Secondo indiscrezioni, a Scaroni non dispiacerebbe la poltrona di presidente del Sole 24Ore, ora occupata da Garrone, e quest’ambizione spiegherebbe in parte il suo attivismo nella partita. Va detto che Scaroni si sarebbe schierato a titolo personale, mentre l’Enel guidata dall’amministratore delegato Flavio Cattaneo, si è fin qui tenuta fuori dalla mischia, come da indicazioni governative. Si vedrà al momento del voto, quale sarà la scelta del gruppo pubblico, che secondo quanto si racconta a Roma, potrebbe infine scegliere Orsini.

La scelta di Ansaldo

Per Gozzi ha invece già preso posizione, in questo caso con dichiarazioni pubbliche, l’amministratore di Ansaldo Energia, Fabrizio Fabbri, un manager di Stato, visto che l’azienda che dirige è controllata da Cassa depositi e prestiti. «Mi piacerebbe vedere al vertice di Confindustria Antonio Gozzi», ha detto Fabbri due giorni fa in un’intervista al quotidiano genovese Il Secolo XIX.

L’uscita estemporanea del manager, non proprio in linea con l’ordine di scuderia governativo, è stata accolta con una certa sorpresa a Roma. Fabbri, che viene da una lunga esperienza nel settore petrolifero, ha anche spiegato di apprezzare le posizioni di Gozzi favorevoli al nucleare, un settore in cui Ansaldo Energia è da sempre molto impegnata.

Energivori schierati

Il settore dove il patron di Duferco raccoglie maggiori consensi è quello delle aziende energivore, dall’acciaio, al vetro, alla carta, che apprezzano il programma di un candidato che appare come il più propenso a battersi contro nuove riforme green, soprattutto in sede europea.

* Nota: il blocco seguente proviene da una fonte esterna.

$ cat config.mk
export PLATFORM = sky130hd
export DESIGN_NAME = lsd_rsd_front_flat
export DESIGN_NICKNAME = d
export VERILOG_FILES = /design/src/rtl/lsd_radix_sort_decimal_assert.svh /design/src/rtl/lsd_rsd_pkg.sv /design/src/rtl/lsd_rsd_in_if.sv /design/src/rtl/lsd_rsd_front.sv /design/src/flat_wrapper.sv
export SDC_FILE = /design/constraint.sdc
export NUM_CORES = 1
export LEC_CHECK = 0
export BUFFER_PORTS_ARGS = -buffer_cell sky130_fd_sc_hd__buf_2
export CAP_MARGIN = 10
export CORE_MARGIN = 3
export CORE_UTILIZATION = 30
export DETAILED_ROUTE_END_ITERATION = 16
export GPL_TIMING_DRIVEN = 0
export PLACE_DENSITY = 0.56
export SLEW_MARGIN = 20
export SYNTH_ARGS = -nofsm -noshare
export SYNTH_HDL_FRONTEND = slang
export SYNTH_SLANG_ARGS = --single-unit
$ cat constraint.sdc
create_clock -name clk_i -period 2.6 [get_ports clk_i]
set_clock_uncertainty 0.1 [all_clocks]
set_input_delay 0.52 -clock clk_i [delete_from_list [all_inputs] [get_ports clk_i]]
set_output_delay 0.52 -clock clk_i [all_outputs]
set_load 0.01 [all_outputs]
$ cat src/rtl/lsd_radix_sort_decimal_assert.svh
// Assertion helpers used by the sorter's back end module.
// Each module that uses them names its clock clk_i and its reset rst_ni.
`ifndef LSD_RADIX_SORT_DECIMAL_ASSERT_SVH
`define LSD_RADIX_SORT_DECIMAL_ASSERT_SVH

// Clocked property, off while reset is asserted.
`define LSD_RSD_ASSERT(lbl, prop) \
  lbl: assert property (@(posedge clk_i) disable iff (!rst_ni) (prop)) \
    else $error("lsd_rsd: assertion failed");

// Condition that must never be seen at a clock edge.
`define LSD_RSD_NEVER(lbl, cond) `LSD_RSD_ASSERT(lbl, !(cond))

`endif

$ cat src/rtl/lsd_rsd_pkg.sv
package lsd_rsd_pkg;

  localparam int MAX_RECORDS = 64;
  localparam int DIGITS      = 10;
  localparam int TAG_BITS    = 16;

  localparam int KEY_W       = 34;
  localparam int TAG_W       = 16;
  // decimal digits needed to hold any 34-bit key
  localparam int BCD_DIGITS  = 11;
  localparam int SORT_DIGITS = (DIGITS < BCD_DIGITS) ? DIGITS : BCD_DIGITS;
  localparam int DIG_W       = 4 * SORT_DIGITS;
  localparam int BCD_W       = 4 * BCD_DIGITS;
  localparam int STORE_TAG_W = (TAG_BITS < TAG_W) ? TAG_BITS : TAG_W;
  localparam int NUM_BINS    = 10;

  localparam int CNT_W  = $clog2(MAX_RECORDS + 1);
  localparam int ADDR_W = (MAX_RECORDS > 1) ? $clog2(MAX_RECORDS) : 1;
  localparam int PASS_W = (SORT_DIGITS > 1) ? $clog2(SORT_DIGITS) : 1;

  // binary to decimal conversion, key bits shifted in per cycle
  localparam int DAB_BITS  = 2;
  localparam int DAB_STEPS = (KEY_W + DAB_BITS - 1) / DAB_BITS;
  localparam int STEP_W    = (DAB_STEPS > 1) ? $clog2(DAB_STEPS) : 1;
  localparam int SH_W      = DAB_STEPS * DAB_BITS;

  localparam int FIFO_DEPTH = 2;
  localparam int FIFO_PTR_W = $clog2(FIFO_DEPTH);

  typedef logic [KEY_W-1:0]       key_t;
  typedef logic [TAG_W-1:0]       tag_t;
  typedef logic [STORE_TAG_W-1:0] stag_t;
  typedef logic [DIG_W-1:0]       digits_t;
  typedef logic [BCD_W-1:0]       bcd_t;
  typedef logic [SH_W-1:0]        sh_t;
  typedef logic [CNT_W-1:0]       cnt_t;
  typedef logic [ADDR_W-1:0]      addr_t;
  typedef logic [PASS_W-1:0]      pass_t;
  typedef logic [STEP_W-1:0]      step_t;
  typedef logic [3:0]             digit_t;

  typedef struct packed {
    key_t    key;
    stag_t   tag;
    digits_t digits;
  } rec_t;

  typedef struct packed {
    key_t    key;
    stag_t   tag;
    digits_t digits;
    logic    last;
  } entry_t;

endpackage

$ cat src/rtl/lsd_rsd_in_if.sv
interface lsd_rsd_in_if;
  logic               valid;
  logic               ready;
  lsd_rsd_pkg::key_t  sort_key;
  lsd_rsd_pkg::tag_t  payload_tag;
  logic               last_item;

  modport source(output valid, sort_key, payload_tag, last_item, input ready);
  modport sink(input valid, sort_key, payload_tag, last_item, output ready);
endinterface

$ cat src/rtl/lsd_rsd_front.sv
module lsd_rsd_front (
  input  logic                 clk_i,
  input  logic                 rst_ni,
  lsd_rsd_in_if.sink           in_i,
  output logic                 push_valid_o,
  input  logic                 push_ready_i,
  output lsd_rsd_pkg::entry_t  push_data_o
);

  localparam logic [1:0] F_IDLE = 2'd0;
  localparam logic [1:0] F_CONV = 2'd1;
  localparam logic [1:0] F_PUSH = 2'd2;

  logic [1:0]              st_q, st_d;
  lsd_rsd_pkg::step_t      step_q, step_d;
  lsd_rsd_pkg::sh_t        sh_q, sh_d;
  lsd_rsd_pkg::bcd_t       bcd_q, bcd_d;
  lsd_rsd_pkg::key_t       key_q;
  lsd_rsd_pkg::stag_t      tag_q;
  logic                    last_q;
  logic                    take;

  // one double-dabble step: adjust each decimal digit, then shift one key bit in
  function automatic lsd_rsd_pkg::bcd_t dabble(lsd_rsd_pkg::bcd_t b, logic bit_in);
    lsd_rsd_pkg::bcd_t a;
    a = b;
    for (int i = 0; i < lsd_rsd_pkg::BCD_DIGITS; i++) begin
      if (b[4*i +: 4] >= 4'd5) begin
        a[4*i +: 4] = b[4*i +: 4] + 4'd3;
      end
    end
    return {a[lsd_rsd_pkg::BCD_W-2:0], bit_in};
  endfunction

  assign in_i.ready   = (st_q == F_IDLE);
  assign take         = in_i.valid && in_i.ready;
  assign push_valid_o = (st_q == F_PUSH);
  assign push_data_o  = '{key: key_q, tag: tag_q,
                          digits: bcd_q[lsd_rsd_pkg::DIG_W-1:0], last: last_q};

  always_comb begin
    lsd_rsd_pkg::bcd_t b;
    st_d   = st_q;
    step_d = step_q;
    sh_d   = sh_q;
    bcd_d  = bcd_q;
    b      = bcd_q;
    case (st_q)
      F_IDLE: begin
        if (take) begin
          st_d   = F_CONV;
          step_d = '0;
          sh_d   = lsd_rsd_pkg::sh_t'(in_i.sort_key);
          bcd_d  = '0;
        end
      end
      F_CONV: begin
        for (int j = 0; j < lsd_rsd_pkg::DAB_BITS; j++) begin
          b = dabble(b, sh_q[lsd_rsd_pkg::SH_W-1-j]);
        end
        bcd_d  = b;
        sh_d   = sh_q << lsd_rsd_pkg::DAB_BITS;
        step_d = step_q + 1'b1;
        if (step_q == lsd_rsd_pkg::step_t'(lsd_rsd_pkg::DAB_STEPS - 1)) begin
          st_d = F_PUSH;
        end
      end
      F_PUSH: begin
        if (push_ready_i) begin
          st_d = F_IDLE;
        end
      end
      default: st_d = F_IDLE;
    endcase
  end

  always_ff @(posedge clk_i or negedge rst_ni) begin
    if (!rst_ni) begin
      st_q   <= F_IDLE;
      step_q <= '0;
    end else begin
      st_q   <= st_d;
      step_q <= step_d;
    end
  end

  always_ff @(posedge clk_i) begin
    sh_q  <= sh_d;
    bcd_q <= bcd_d;
    if (take) begin
      key_q  <= in_i.sort_key;
      tag_q  <= in_i.payload_tag[lsd_rsd_pkg::STORE_TAG_W-1:0];
      last_q <= in_i.last_item;
    end
  end

endmodule

$ cat src/flat_wrapper.sv
// flat-port wrapper written by rule: the top's interface ports become plain ports
module lsd_rsd_front_flat 
  (clk_i, rst_ni, push_valid_o, push_ready_i, push_data_o, in_i_valid, in_i_sort_key, in_i_payload_tag, in_i_last_item, in_i_ready);
  lsd_rsd_in_if in_i_i ();
  input  logic clk_i;
  input  logic rst_ni;
  output logic push_valid_o;
  input  logic push_ready_i;
  output lsd_rsd_pkg::entry_t push_data_o;
  input wire logic [$bits(in_i_i.valid)-1:0] in_i_valid;
  input wire logic [$bits(in_i_i.sort_key)-1:0] in_i_sort_key;
  input wire logic [$bits(in_i_i.payload_tag)-1:0] in_i_payload_tag;
  input wire logic [$bits(in_i_i.last_item)-1:0] in_i_last_item;
  output wire logic [$bits(in_i_i.ready)-1:0] in_i_ready;
  assign in_i_i.valid = in_i_valid;
  assign in_i_i.sort_key = in_i_sort_key;
  assign in_i_i.payload_tag = in_i_payload_tag;
  assign in_i_i.last_item = in_i_last_item;
  assign in_i_ready = in_i_i.ready;
  lsd_rsd_front u_core (.clk_i(clk_i), .rst_ni(rst_ni), .in_i(in_i_i), .push_valid_o(push_valid_o), .push_ready_i(push_ready_i), .push_data_o(push_data_o));
endmodule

Va anche considerato che Gozzi dirige un gruppo con un giro d’affari globale e stretti legami con il mondo della produzione e del trading di energia. Non per niente anche Proxygas, l’associazione che raccoglie le imprese che estraggono o commerciano metano, ha garantito il suo sostegno a Gozzi in sede di presentazione della candidatura. Questa presa di posizione, raggiunta con il via libera dell’Eni, non avrebbe però ricevuto il sostegno di altri associati di peso come Enel ed Edison, che si sono astenute.

Conta finale

Le grandi manovre sono destinate a proseguire in queste ultime due settimane, che potrebbero rivelarsi decisive nella corsa alla presidenza. Il bizantino sistema elettorale di Confindustria prevede infatti che sarà una commissione di saggi a scegliere la coppia di imprenditori che parteciperà al voto finale in calendario il 4 aprile. Quel giorno, davanti ai 182 membri del Consiglio generale dell’associazione, andrà in scena quasi certamente un ballottaggio a due, ma non è neppure da escludere che saranno tre gli imprenditori ammessi all’ultimo round.

I saggi, cioè Mariella Enoc, Andrea Moltrasio e Ilaria Vescovi, sono impegnati in questi giorni in un giro di sondaggi sul territorio, da Nord a Sud della Penisola. Entro metà marzo si saprà chi sono candidati che andranno alla conta, designati sulla base dei risultati delle consultazioni dei saggi.

Garrone ha fin qui raccolto consensi soprattutto tra i grandi imprenditori del nord, a cominciare dalla potente Assolombarda e poi, tra gli altri, Marco Tronchetti Provera e Emma Marcegaglia..

Orsini è più forte tra piccoli e medi industriali e nelle scorse settimane ha ricevuto l’endorsement del banchiere Carlo Messina, a capo del gruppo Intesa.

Gozzi è impegnato in un forcing per recuperare posizioni e spera di essere ammesso al voto del 4 aprile in consiglio generale. Sarebbe una sorpresa, ma non si sa mai.